Patient safety

understanding human error in intensive nursing care

Authors

  • Sabrina da Costa Machado Duarte Universidade Federal do Rio de Janeiro, Escola de Enfermagem Anna Nery, Departamento de Metodologia da Enfermagem
  • Marluci Andrade Conceição Stipp Universidade Federal do Rio de Janeiro, Escola de Enfermagem Anna Nery, Departamento de Metodologia da Enfermagem
  • Maria Manuela Vila Nova Cardoso Universidade Federal do Rio de Janeiro, Escola de Enfermagem Anna Nery, Departamento de Metodologia da Enfermagem
  • Andreas Büscher Hochschule Osnabrück, Fakultät Wirtschafts und Sozialwissenschaften

DOI:

https://doi.org/10.1590/s1980-220x2017042203406

Keywords:

Patient Safety, Medical Errors, Critical Care Nursing, Intensive Care Units, Nursing Care.

Abstract

Objective: To analyze the active failures and the latent conditions related to errors in intensive nursing care and to discuss the reactive and proactive measures mentioned by the nursing team. Method: Qualitative, descriptive, exploratory study conducted at the Intensive Care Unit of a general hospital.
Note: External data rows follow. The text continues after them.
File: src/flat_wrapper.sv
// flat-port wrapper written by rule: the top's interface ports become plain ports
module grid_cursor_ctrl_flat 
#(
   parameter int unsigned X0      = 214,
   parameter int unsigned Y0      = 32,
   parameter int unsigned PITCH   = 33,
   parameter int unsigned N       = 12,
   parameter int unsigned SETTLE  = 4,
   parameter int unsigned TIMEOUT = 1023
)
  (CLOCK_50, nReset, btn_up, btn_down, btn_left, btn_right, btn_toggle, col_sel, col_bits, busy, cmd_dropped, disp_X, disp_Y, disp_OLD_X, disp_OLD_Y, disp_state, disp_draw_enable, disp_drawing);
  grid_cursor_ctrl_if disp_i ();
  input  logic CLOCK_50;
  input  logic nReset;
  input  logic btn_up;
  input  logic btn_down;
  input  logic btn_left;
  input  logic btn_right;
  input  logic btn_toggle;
  input  logic [3:0] col_sel;
  output logic [N-1:0] col_bits;
  output logic busy;
  output logic cmd_dropped;
  output wire logic [$bits(disp_i.X)-1:0] disp_X;
  output wire logic [$bits(disp_i.Y)-1:0] disp_Y;
  output wire logic [$bits(disp_i.OLD_X)-1:0] disp_OLD_X;
  output wire logic [$bits(disp_i.OLD_Y)-1:0] disp_OLD_Y;
  output wire logic [$bits(disp_i.state)-1:0] disp_state;
  output wire logic [$bits(disp_i.draw_enable)-1:0] disp_draw_enable;
  input wire logic [$bits(disp_i.drawing)-1:0] disp_drawing;
  assign disp_X = disp_i.X;
  assign disp_Y = disp_i.Y;
  assign disp_OLD_X = disp_i.OLD_X;
  assign disp_OLD_Y = disp_i.OLD_Y;
  assign disp_state = disp_i.state;
  assign disp_draw_enable = disp_i.draw_enable;
  assign disp_i.drawing = disp_drawing;
  grid_cursor_ctrl #(.X0(X0), .Y0(Y0), .PITCH(PITCH), .N(N), .SETTLE(SETTLE), .TIMEOUT(TIMEOUT)) u_core (.CLOCK_50(CLOCK_50), .nReset(nReset), .btn_up(btn_up), .btn_down(btn_down), .btn_left(btn_left), .btn_right(btn_right), .btn_toggle(btn_toggle), .disp(disp_i), .col_sel(col_sel), .col_bits(col_bits), .busy(busy), .cmd_dropped(cmd_dropped));
endmodule
==> config.mk <==
export PLATFORM = sky130hd
export DESIGN_NAME = bcd_conv_arbiter_flat
export DESIGN_NICKNAME = d
export VERILOG_FILES = /design/src/rtl/bcd_conv_arbiter_if.sv /design/src/rtl/bcd_conv_arbiter.sv /design/src/flat_wrapper.sv
export SDC_FILE = /design/constraint.sdc
export NUM_CORES = 1
export LEC_CHECK = 0
export BUFFER_PORTS_ARGS = -buffer_cell sky130_fd_sc_hd__buf_2
export CAP_MARGIN = 15
export CORE_MARGIN = 2
export CORE_UTILIZATION = 47
export CTS_BUF_LIST = sky130_fd_sc_hd__clkbuf_16
export DETAILED_ROUTE_END_ITERATION = 12
export PLACE_DENSITY_LB_ADDON = 0.08
export SYNTH_ARGS = -nofsm -noshare
export SYNTH_HDL_FRONTEND = slang
export SYNTH_SLANG_ARGS = --single-unit
==> constraint.sdc <==
create_clock -name clk -period 3.6 [get_ports clk]
set_input_delay 0.36 -clock clk [delete_from_list [all_inputs] [get_ports clk]]
set_output_delay 0.36 -clock clk [all_outputs]
set_load 0.05 [all_outputs]
==> src/rtl/bcd_conv_arbiter_if.sv <==
// Requester-side bus of the shared BCD converter arbiter.
// master = requesters (drive req/val), slave = the arbiter.
interface bcd_conv_arbiter_if;
  logic [1:0] req;
  logic [4:0] val0;
  logic [4:0] val1;
  logic [1:0] gnt;
  logic [1:0] done;
  logic [3:0] tens;
  logic [3:0] ones;
  logic       err;
  logic       busy;

  modport master (
    output req, val0, val1,
    input  gnt, done, tens, ones, err, busy
  );

  modport slave (
    input  req, val0, val1,
    output gnt, done, tens, ones, err, busy
  );
endinterface

==> src/rtl/bcd_conv_arbiter.sv <==
// Round-robin arbiter/sequencer sharing one combinational 5-bit binary-to-BCD
// converter between two requesters: grant, drive converter, capture, respond.
module bcd_conv_arbiter (
  input  logic                  clk,
  input  logic                  rst,
  bcd_conv_arbiter_if.slave     bus,
  output logic [4:0]            cv_in,
  input  logic [3:0]            cv_tens,
  input  logic [3:0]            cv_ones
);

  typedef enum logic [1:0] {IDLE, DRIVE, RESP} state_t;

  state_t     state;
  state_t     state_nxt;
  logic       last;
  logic       cur;
  logic       win;
  logic [4:0] hold;
  logic       err_pending;
  logic [3:0] tens_q;
  logic [3:0] ones_q;

  // Outputs decode only from registers, so nothing combinational leaks from req/val.
  always_comb begin
    state_nxt = state;
    win       = 1'b0;
    bus.gnt   = 2'b00;
    bus.done  = 2'b00;
    bus.err   = 1'b0;
    bus.busy  = 1'b0;
    case (state)
      IDLE: begin
        if (|bus.req) begin
          state_nxt = DRIVE;
          win       = (&bus.req) ? ~last : bus.req[1];
        end
      end
      DRIVE: begin
        state_nxt = RESP;
        bus.gnt   = cur ? 2'b10 : 2'b01;
        bus.busy  = 1'b1;
      end
      RESP: begin
        state_nxt = IDLE;
        bus.done  = cur ? 2'b10 : 2'b01;
        bus.err   = err_pending;
        bus.busy  = 1'b1;
      end
      default: state_nxt = IDLE;
    endcase
  end

  // Reset leaves last=1 so requester 0 wins the first contested grant.
  always_ff @(posedge clk) begin
    if (rst) begin
      state       <= IDLE;
      last        <= 1'b1;
      cur         <= 1'b0;
      hold        <= 5'd0;
      err_pending <= 1'b0;
      tens_q      <= 4'd0;
      ones_q      <= 4'd0;
    end else begin
      state <= state_nxt;
      if (state == IDLE && (|bus.req)) begin
        hold <= win ? bus.val1 : bus.val0;
        last <= win;
        cur  <= win;
      end
      if (state == DRIVE) begin
        tens_q      <= cv_tens;
        ones_q      <= cv_ones;
        err_pending <= (hold > 5'd19);
      end
    end
  end

  assign cv_in    = hold;
  assign bus.tens = tens_q;
  assign bus.ones = ones_q;

endmodule

==> src/flat_wrapper.sv <==
// flat-port wrapper written by rule: the top's interface ports become plain ports
module bcd_conv_arbiter_flat 
  (clk, rst, cv_in, cv_tens, cv_ones, bus_req, bus_val0, bus_val1, bus_gnt, bus_done, bus_tens, bus_ones, bus_err, bus_busy);
  bcd_conv_arbiter_if bus_i ();
  input  logic clk;
  input  logic rst;
  output logic [4:0] cv_in;
  input  logic [3:0] cv_tens;
  input  logic [3:0] cv_ones;
  input wire logic [$bits(bus_i.req)-1:0] bus_req;
  input wire logic [$bits(bus_i.val0)-1:0] bus_val0;
  input wire logic [$bits(bus_i.val1)-1:0] bus_val1;
  output wire logic [$bits(bus_i.gnt)-1:0] bus_gnt;
  output wire logic [$bits(bus_i.done)-1:0] bus_done;
  output wire logic [$bits(bus_i.tens)-1:0] bus_tens;
  output wire logic [$bits(bus_i.ones)-1:0] bus_ones;
  output wire logic [$bits(bus_i.err)-1:0] bus_err;
  output wire logic [$bits(bus_i.busy)-1:0] bus_busy;
  assign bus_i.req = bus_req;
  assign bus_i.val0 = bus_val0;
  assign bus_i.val1 = bus_val1;
  assign bus_gnt = bus_i.gnt;
  assign bus_done = bus_i.done;
  assign bus_tens = bus_i.tens;
  assign bus_ones = bus_i.ones;
  assign bus_err = bus_i.err;
  assign bus_busy = bus_i.busy;
  bcd_conv_arbiter u_core (.clk(clk), .rst(rst), .bus(bus_i), .cv_in(cv_in), .cv_tens(cv_tens), .cv_ones(cv_ones));
endmodule
==> flow_metrics.tcl, run 1 <==
set metrics [dict create \
    status "finished clean" \
    antenna_found_initial 0 \
    drt_iter0_markers 3 \
    power_density_mw_per_mm2 565.7 \
    slowest_stage "ha_1" \
    crit_path_end_kind "primary output" \
    critPathBufInv 2 \
    insertedDiodeCount 0 \
    wl_um 1653 \
    finalCriticalPeriod_ns 1.985 \
    grt_max_degree 19 \
    cts_tree "built" \
    numClockSinks 18 \
    start_util_pct 48.61 \
    syn_nets 111 \
    rrSetupSlack_ns 2.05 \
    cap_violations 0 \
    gr-total-overflow 0 \
    muxShareOfSynthArea_pct 9.861 \
    die_w_um 45.57 \
    power.leakage_nw 0.5348 \
    fillers 152 \
    area_delta_synth_final_pct 34.82 \
    nNetsFinal 152 \
    via_per_inst 5.261 \
    peakVddDrop_mv 0.3425 \
    fin_area_mm2 0.001095 \
    rsz0062_at_grt "false" \
    worst-path-stages 4 \
    required_ns 3.24 \
    coreArea_mm2 0.001670 \
    post_cts_buffers 0 \
    synth_area_leader_cell "dfxtp_1" \
    place_congestion 0.7206 \
    insertion_delay_ns 0.25 \
    worst_pin_slew_ns 0.5398 \
    final_common_cell "buf_2" \
    drive_above_1_share_pct 36.80 \
    synth_compound_area_share_pct 19.41 \
    maxSlewViolCount 0 \
    dp.cells 138 \
    pin_count 41 \
    syn_area_per_cell_um2 9.553 \
    r2r_end "u_core.cv_in[0]" \
    yosysWarnings 0 \
    synthCells 85 \
    track_usage_pct 15.96 \
    cp_data_arrival_time_ns 1.63 \
    worst_hold_startpoint "cv_ones[0]" \
    finalSetupTns_ns 0 \
    postRouteAntennaNets 0 \
    finalCritPeriodShare_pct 55.15 \
    r2r_cells 5 \
    rows 15 \
    numCtsBuffers 3 \
    syn_area_um2 812.0 \
    first_global_vias 537 \
    path_delay_family "adder cells" \
    yosys.area_share.xor_xnor_pct 0 \
    slew_headroom_pct 64.01 \
    cts_max_path_buffers 2 \
    post_cts_resize_count 0 \
    dpl.hpwl_um 1223 \
    min_to "u_core.bus.ones[0]" \
    yosys.area_share.adder_pct 6.163 \
    final-seq-area_um2 360.3 \
    finalSetupViolCount 0 \
    h-tree-depth 1 \
    ys_seq_area_share_pct 44.38 \
    synth_cell_types 23 \
    clockRootBuffer "clkbuf_16" \
    crit_type "reg2out" \
    io_buffer_count 40 \
    synth-simple-area-share_pct 14.33 \
    finalClockSkew_ns 0.002402 \
    multiInputGateArea_um2 404.1 \
    dieArea_mm2 0.002076 \
    critPathLaunchType "flip-flop" \
    grt_pass1_wl_um 2352 \
    critPathMaxStageDelay_ns 0.51 \
    timing.rr.start "u_core.state[0]" \
    crit_chain "inv_1 > ha_1 > nor2b_1 > buf_2" \
    fmaxAchievable_mhz 503.7 \
    drc 0 \
    synthTopCellsByArea "dfxtp_1, mux2i_1, nor2_1, a2111oi_1, ha_1" \
    synth_top_family_by_area "compound AO/OA/AOI/OAI gates" \
    layout_common_cells "buf_2, dfxtp_1, nor2_1" \
    layout.cells.non_filler 142 \
    postPlaceCellArea_mm2 0.001016 \
    finalHoldViolCount 0 \
    worstHoldPathCells 3 \
    die_h_um 45.57 \
    avgRoutedWirePerCell_um 11.64 \
    synth_top_area_share_pct 44.38 \
    dr.pass1.iters 4 \
    hold_path_class "in2reg" \
    total_power_uw 619.3 \
    path_clk_slew_ns 0.05 \
    ys_ff_latch 18 \
    path_max_fanout 12 \
    vias 747 \
    ctsHoldBuffers 0 \
    final_util_pct 65.54 \
]
worst max-delay path by stage:
stage / from / slack (ns) / to
final: u_core.state[1] / 1.61 / bus_gnt[0]
after global routing: u_core.state[1] / 1.49 / bus_gnt[1]
after CTS: u_core.state[1] / 1.59 / bus_gnt[1]
after detailed placement: u_core.state[1] / 1.86 / bus_gnt[1]
after global placement: u_core.state[1] / 1.88 / bus_gnt[1]
after floorplan: u_core.state[1] / 1.69 / bus_gnt[0]
worst min-delay path: stages:
cell     delay, ns
buf_2         0.07
mux2i_1       0.05
nor2_1        0.07
cells in the mapped netlist (all sizes together):
| master | instances |
|---|---|
| nor2b | 2 |
| a32oi | 1 |
| dfxtp | 18 |
| ha | 4 |
| buf | 2 |
| and2 | 3 |
| o21ai | 1 |
| and3 | 1 |
| a2111oi | 10 |
| clkbuf | 2 |
| a21oi | 2 |
| nand3 | 1 |
| a211oi | 1 |
| o31ai | 1 |
| mux2i | 8 |
| nand2 | 1 |
| o211ai | 1 |
| nor2 | 15 |
| nand2b | 1 |
| o21a | 1 |
| a211o | 1 |
| inv | 8 |
routing by layer:
metal	up-vias	global-route usage (%)	part of all wire, %	wire (µm)
met3	2	3.571	6.2	103
met1	329	22.20	49	818
met5	-	0	0	0
met2	32	22.54	43	709
li1	384	-	-	-
met4	0	8.824	1.3	22
state kept, by name (all words and copies together), names as in the netlist:
signal              flops
u_core.err_pending      1
u_core.last             1
u_core.cv_in            5
u_core.bus.tens         4
u_core.state            2
u_core.cur              1
u_core.bus.ones         4
final cells by class:
type	instances	area share, %
Multi-Input combinational cell	55	36.91
Inverter	8	2.743
Sequential cell	18	32.91
Clock buffer	3	6.857
Clock inverter	1	0.3429
Tap cell	17	1.943
Timing Repair Buffer	40	18.29
cell families after synthesis:
family | after synthesis
simple gates | 24
buf+inv | 12
compound gates | 19
fa+ha+maj | 4
flops | 18
mux | 8
report_power, final:
group / switching (mW) / internal [mW]
combinational: 0.118 / 0.0507
sequential: 0.0116 / 0.219
clock: 0.0725 / 0.148
metrics by stage:
| step | worst slack [ns] | hold WS [ns] |
|---|---|---|
| after floorplan | 1.689 | 0.4408 |
| after global placement | 1.882 | 0.4681 |
| after detailed placement | 1.857 | 0.4717 |
| after CTS | 1.588 | 0.3517 |
| after global routing | 1.491 | 0.3581 |
| final | 1.615 | 0.3473 |
Note: power is estimated with default switching activity, not from simulation.
==> run 2: changes to the inputs <==
- CORE_UTILIZATION: 47 -> 43
- clock period: 3.6 -> 2 ns (I/O delays scaled with it)
==> run 2 against run 1 <==
Effect of this change:
- sequential cell count is the same
- hold slack got worse by 0.16 ns
- global-route usage rose by 1.2 points
- combinational power up 83%
- clock-buffer cell count stayed put
- power rose by 79%
- worst setup slack worse by 1.2 ns
- via count shrank 1.2%
- non-clock buffer count is 1 higher
- critical path type unchanged
- largest cell class unchanged
- largest power group unchanged
- highest routed layer unchanged
==> flow_metrics.tcl, run 2 (synthesized netlist as in run 1, its figures left out) <==
set metrics [dict create \
    fin_area_mm2 0.001109 \
    vias 738 \
    die_w_um 47.46 \
    via_per_inst 4.920 \
    pin_count 41 \
    fillers 168 \
    postRouteAntennaNets 0 \
    area_delta_synth_final_pct 36.52 \
    drt_iter0_markers 23 \
    drc 0 \
    power.leakage_nw 0.5384 \
    dpl.hpwl_um 1301 \
    status "finished clean" \
    crit_type "reg2out" \
    avgRoutedWirePerCell_um 11.58 \
    insertedDiodeCount 0 \
    peakVddDrop_mv 0.7181 \
    maxSlewViolCount 0 \
    numClockSinks 18 \
    power_density_mw_per_mm2 999.2 \
    finalHoldViolCount 0 \
    finalSetupTns_ns 0 \
    clockRootBuffer "clkbuf_16" \
    nNetsFinal 153 \
    wl_um 1737 \
    first_global_vias 623 \
    finalCritPeriodShare_pct 79.30 \
    die_h_um 47.46 \
    final_util_pct 63.51 \
    required_ns 1.80 \
    start_util_pct 46.52 \
    ctsHoldBuffers 0 \
    post_cts_resize_count 0 \
    h-tree-depth 1 \
    total_power_mw 1.108 \
    rows 15 \
    grt_pass1_wl_um 2739 \
    numCtsBuffers 3 \
    cts_max_path_buffers 2 \
    final_common_cell "buf_2" \
    coreArea_mm2 0.001745 \
    rsz0062_at_grt "false" \
    path_clk_slew_ns 0.05 \
    crit_path_end_kind "primary output" \
    fmaxAchievable_mhz 630.5 \
    cap_violations 0 \
    io_buffer_count 40 \
    track_usage_pct 17.16 \
    antenna_found_initial 0 \
    path_max_fanout 6 \
    critPathLaunchType "flip-flop" \
    fin_hold_ws_ns 0.1912 \
    place_congestion 0.7706 \
    largest_reg_flops 5 \
    insertion_delay_ns 0.24 \
    drive_above_1_share_pct 37.60 \
    finalClockSkew_ns 0.003413 \
    cp_data_arrival_time_ns 1.39 \
    finalSetupViolCount 0 \
    dieArea_mm2 0.002252 \
    slew_headroom_pct 73.15 \
    dr.pass1.iters 4 \
    layout_common_cells "buf_2, dfxtp_1, nor2_1" \
    post_cts_buffers 0 \
    postPlaceCellArea_mm2 0.001033 \
    hold_path_class "in2reg" \
    finalCriticalPeriod_ns 1.586 \
    cts_tree "built" \
    grt_max_degree 19 \
    worst_pin_slew_ns 0.3927 \
    gr-total-overflow 0 \
]
## run 2: changes by cell type in the layout (fill, tap and decap cells not counted)
cell	before	now
buf_4	0	1
clkinv_1	1	0
## run 2: cell type report
class | count | area (µm²) | area share (%)
sequential | 18 | 360.3 | 32.51
timing repair buffer | 41 | 207.7 | 18.74
multi-input combinational | 55 | 404.1 | 36.46
clock buffer | 3 | 75.07 | 6.772
tap | 25 | 31.28 | 2.822
inverter | 8 | 30.03 | 2.709
## run 2: critical path: stages (launching register included)
cell     delay (ns)
dfxtp_1        0.32
inv_1          0.10
ha_1           0.30
nor2b_1        0.15
buf_2          0.26
## run 2: power breakdown
part,total (mW),internal (mW),switching (mW),leakage (nW)
logic,0.307,0.0938,0.214,0.353
clock network,0.384,0.262,0.122,0.0370
registers,0.416,0.395,0.0211,0.148
## run 2: through the flow
stage,std cells,setup slack [ns]
floorplan,85,0.2494
global placement,147,0.5829
CTS,150,0.3968
global route,150,0.2984
finish,150,0.4141
detailed placement,147,0.5199
## run 2: path summary, 6_finish.rpt
kind | startpoint | end | slack [ns] | depth (start not counted)
setup / recovery | u_core.state[1] | bus_gnt[0] | 0.41 | 4
hold / removal | bus_val1[0] | u_core.cv_in[0] | 0.19 | 3
setup reg to reg | u_core.state[0] | u_core.cv_in[1] | 0.48 | 5
hold reg to reg | u_core.err_pending | u_core.err_pending | 0.48 | 2
## run 2: routing by layer
| metal | vias up | wire (µm) | GRT usage [%] |
|---|---|---|---|
| met5 | - | 0 | 0 |
| met3 | 4 | 113 | 3.396 |
| met4 | 0 | 25 | 8.333 |
| met1 | 322 | 858 | 25.76 |
| li1 | 384 | - | - |
| met2 | 28 | 739 | 23.24 |
==> run 3: changes to the inputs <==
- clock period: 2 -> 1.6 ns (I/O delays scaled with it)
==> run 3 against run 2 <==
Effect of this change:
- final cell count is 0.67% higher
- routed wire length up 15%
- cell area up 2.3%
- clock-buffer cell count stayed put
- clock skew is 0.0014 ns lower
- highest routed layer unchanged
- utilization increased by 1.4 points
- register-to-register slack lost 0.34 ns
- via count increased by 1.6%
- critical path depth unchanged
- critical endpoint unchanged
==> flow_metrics.tcl, run 3 (synthesized netlist as in run 1, its figures left out) <==
set metrics [dict create \
    min_to "u_core.bus.tens[0]" \
    layout_common_cells "buf_2, dfxtp_1, nor2_1" \
    via_per_inst 4.967 \
    coreArea_mm2 0.001745 \
    finalHoldViolCount 0 \
    postPlaceCellArea_mm2 0.001036 \
    crit_path_end_kind "primary output" \
    pwr-share-clk_pct 35.0 \
    rrSetupSlack_ns 0.14 \
    clockRootBuffer "clkbuf_16" \
    power.leakage_nw 0.5408 \
    final_common_cell "buf_2" \
    ctsHoldBuffers 0 \
    finalCritPeriodShare_pct 92.15 \
    h-tree-depth 1 \
    postRouteAntennaNets 0 \
    vias 750 \
    path_clk_slew_ns 0.05 \
    avgRoutedWirePerCell_um 13.22 \
    maxSlewViolCount 0 \
    worstHoldPathCells 3 \
    pin_count 41 \
    pwr-share-seq_pct 36.6 \
    largest_reg_flops 5 \
    peakVddDrop_mv 0.8506 \
    numCtsBuffers 3 \
    cap_violations 0 \
    power_density_mw_per_mm2 1255 \
    finalCriticalPeriod_ns 1.474 \
    fmaxAchievable_mhz 678.2 \
    drc 0 \
    antenna_found_initial 0 \
    switchingPower_uw 473.1 \
    gr-total-overflow 0 \
    io_buffer_count 40 \
    area_delta_synth_final_pct 39.60 \
    slew_headroom_pct 67.45 \
    r2r_end "u_core.cv_in[4]" \
    wl_um 1996 \
    drive_above_1_share_pct 42.06 \
    worst_pin_slew_ns 0.4864 \
    finalSetupViolCount 0 \
    finalSetupTns_ns 0 \
    insertedDiodeCount 0 \
    cts_max_path_buffers 2 \
    start_util_pct 46.52 \
    r2r_cells 5 \
    first_global_vias 683 \
    nNetsFinal 153 \
    track_usage_pct 18.80 \
    cts_tree "built" \
    required_ns 1.44 \
    rows 15 \
    rsz0062_at_grt "false" \
    p_comb_share_pct 28.3 \
    fin_area_mm2 0.001134 \
    place_congestion 0.7511 \
    p_int_uw 949.6 \
    critPathLaunchType "flip-flop" \
    worst_hold_startpoint "cv_tens[0]" \
    path_max_fanout 5 \
    crit_type "reg2out" \
    grt_max_degree 19 \
    status "finished clean" \
    insertion_delay_ns 0.25 \
    dr.pass1.iters 4 \
    dieArea_mm2 0.002252 \
    cp_data_arrival_time_ns 1.31 \
    numClockSinks 18 \
    grt_pass1_wl_um 2898 \
    finalClockSkew_ns 0.001967 \
    dpl.hpwl_um 1375 \
    timing.rr.start "u_core.state[0]" \
    die_h_um 47.46 \
    drt_iter0_markers 7 \
    hold_path_class "in2reg" \
    swShare_pct 33.25 \
    die_w_um 47.46 \
]
[run 3: cell type report]
class                      count  area (µm²)
timing repair buffer          41       207.7
sequential                    18       360.3
inverter                       8       30.03
clock inverter                 1       3.754
tap                           25       31.28
multi-input combinational     55       425.4
clock buffer                   3       75.07
fill                         165       611.8
[run 3: how the worst max path moves through the flow]
stage / start / to / slack, ns
2_1_floorplan: u_core.state[1] / bus_gnt[0] / 0.13
5_1_grt: u_core.state[1] / u_core.cv_in[1] / 0.01
4_1_cts: u_core.state[0] / u_core.cv_in[0] / 0.02
3_5_place_dp: u_core.state[1] / u_core.cv_in[1] / 0.13
6_report: u_core.state[1] / bus_gnt[0] / 0.13
3_3_place_gp: u_core.state[0] / u_core.cv_in[3] / 0.19
[run 3: power groups by stage]
| stage | logic [mW] | clock network, mW | registers [mW] |
|---|---|---|---|
| after floorplan | 0.180 | 0 | 0.639 |
| after global placement | 0.385 | 0 | 0.528 |
| after detailed placement | 0.388 | 0 | 0.530 |
| after CTS | 0.393 | 0.506 | 0.521 |
| after global routing | 0.434 | 0.528 | 0.527 |
| final | 0.403 | 0.499 | 0.521 |
[run 3: repair_timing]
item	in CTS	in global routing
setup endpoints to repair	1	6
setup buffers	0	0
resized for setup	1	6
pin swaps	1	0
gates cloned	0	0
[run 3: critical path: stages, from the launching register on]
cell and delay (ns):
dfxtp_1 0.32, inv_1 0.11, ha_2 0.24, nor2b_2 0.14
buf_2 0.26
[run 3: through the flow]
| step | instances | utilization, % | hold WS (ns) | total power [mW] | worst slack (ns) |
|---|---|---|---|---|---|
| floorplan | 85 | - | 0.2985 | 0.8196 | 0.1320 |
| detailed placement | 147 | 59.35 | 0.4078 | 0.9175 | 0.1251 |
| global placement | 147 | 59.35 | 0.3960 | 0.9129 | 0.1866 |
| CTS | 151 | 63.94 | 0.1515 | 1.420 | 0.02028 |
| finish | 151 | 64.95 | 0.1513 | 1.423 | 0.1256 |
| global route | 151 | 64.95 | 0.1680 | 1.489 | 0.01324 |
[run 3: layer usage]
layer	GRT usage, %	wire, µm
met1	23.15	887
met2	31.08	958
met3	3.396	114
met4	10.00	35
met5	0	0
## config.mk

```make
export PLATFORM = sky130hd
export DESIGN_NAME = multi_cycle_ctrl
export DESIGN_NICKNAME = d
export VERILOG_FILES = /design/src/rtl/multi_cycle_ctrl.sv
export SDC_FILE = /design/constraint.sdc
export NUM_CORES = 1
export LEC_CHECK = 0
export CORE_AREA = 2 2 98 100
export DETAILED_ROUTE_END_ITERATION = 8
export DIE_AREA = 0 0 100 102
export DONT_BUFFER_PORTS = 1
export GPL_ROUTABILITY_DRIVEN = 0
export GPL_TIMING_DRIVEN = 0
export SYNTH_ARGS = -nofsm -noshare
export SYNTH_HDL_FRONTEND = slang
export SYNTH_SLANG_ARGS = --single-unit
```

## constraint.sdc

```tcl
create_clock -name clk -period 5.72 [get_ports clk]
set_input_delay 1.43 -clock clk [delete_from_list [all_inputs] [get_ports clk]]
set_output_delay 1.43 -clock clk [all_outputs]
set_load 0.05 [all_outputs]
```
Data were collected through interviews, participant observation and submitted to lexical analysis in the ALCESTE® software and to ethnographic analysis. Results: 36 professionals of the nursing team participated in the study. The analysis originated three lexical classes: Error in intensive care nursing; Active failures and latent conditions related to errors in the intensive care nursing team; Reactive and proactive measures adopted by the nursing team regarding errors in intensive care. Conclusion: Reactive and proactive measures influenced the safety culture, in particular, the recognition of errors by professionals, contributing to their prevention, safety and quality care.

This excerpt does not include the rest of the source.